There’s one story of the 2024 presidential contest that says that this election is all about men, and their anger.

Men, in this account, have gotten a raw deal: the decline of the industrial economy in the years since the postwar boom means that many of the jobs that gave dignity, structure, and steady paychecks to their fathers are now gone, and some men, especially those without college degrees, have fallen into a cycle of desperation and despair, unable to make the kind of living for which they could respect themselves.

This economic argument about men is usually followed by a cultural one: that women aren’t as nice to men as they should be, or maybe not as nice to men as they used to be. On one end of this conversation, there are paeans to male loneliness and discussions of the male suicide rate, quasi-poetic odes to their depths of despair and acute feeling: women just don’t understand what it’s like to be sad the way that men are sad.

On the other end, writers and commentators point to more recent cultural trends that they say have alienated men, making them feel attacked or unnecessary.

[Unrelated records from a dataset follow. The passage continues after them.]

What follows belongs to an exercise in optimizing a design on an open flow for small area, a short achievable clock period and few clock cycles; a production flow would make more cautious choices.
In this exercise RTL edits were held to simulation tests only and were not proved equivalent to the original.

## the reference run
==> flow/design.v (excerpt) <==
module scrb_line (
    input  wire        clk,
    input  wire        rst,         
    input  wire        cmd_valid,
    output wire        cmd_ready,
    input  wire [15:0] cmd_x1,      
    input  wire [15:0] cmd_y1,      
    input  wire [15:0] cmd_x2,      
    input  wire [15:0] cmd_y2,      
    input  wire [7:0]  cmd_width,   
    input  wire [10:0] cmd_w,       
    input  wire [10:0] cmd_h,       
    output wire        px_valid,
    input  wire        px_ready,
    output wire [9:0]  px_x,
    output wire [9:0]  px_y,
    output wire        done
);
Size in the first run: ~4200 cells after synthesis, roughly 650 flip-flops, about 120 I/O pins, ~39000 um2 of cells after synthesis.
make LEC_CHECK=0 CAP_MARGIN=20 CORE_MARGIN=2 CORE_UTILIZATION=40 PLACE_DENSITY=0.6 SETUP_SLACK_MARGIN=5 SLEW_MARGIN=20 finish   # period 11.0 ns
run.sh (not shown) runs the stock make flow with config.mk's settings and CLKGATE_MAP_FILE= SYNTH_SCRIPT=/design/flow/synth_recipe.tcl, a recipe that flattens the netlist after the stock synthesis.
Testbench counts of the reference run, summed over its fixed seeds: cycles 396,579.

They point, apparently seriously, to the fact that some young feminists online have used the term “toxic masculinity,” which they say makes men feel bad, bad enough that their feelings are an emergency for the nation. They point to those t-shirts that were popular in 2017 that said, “The Future Is Female.” This, too, is reflective of a great social pathology, a sign that we as a nation have failed men and boys. Why, they plead, can’t the future be male?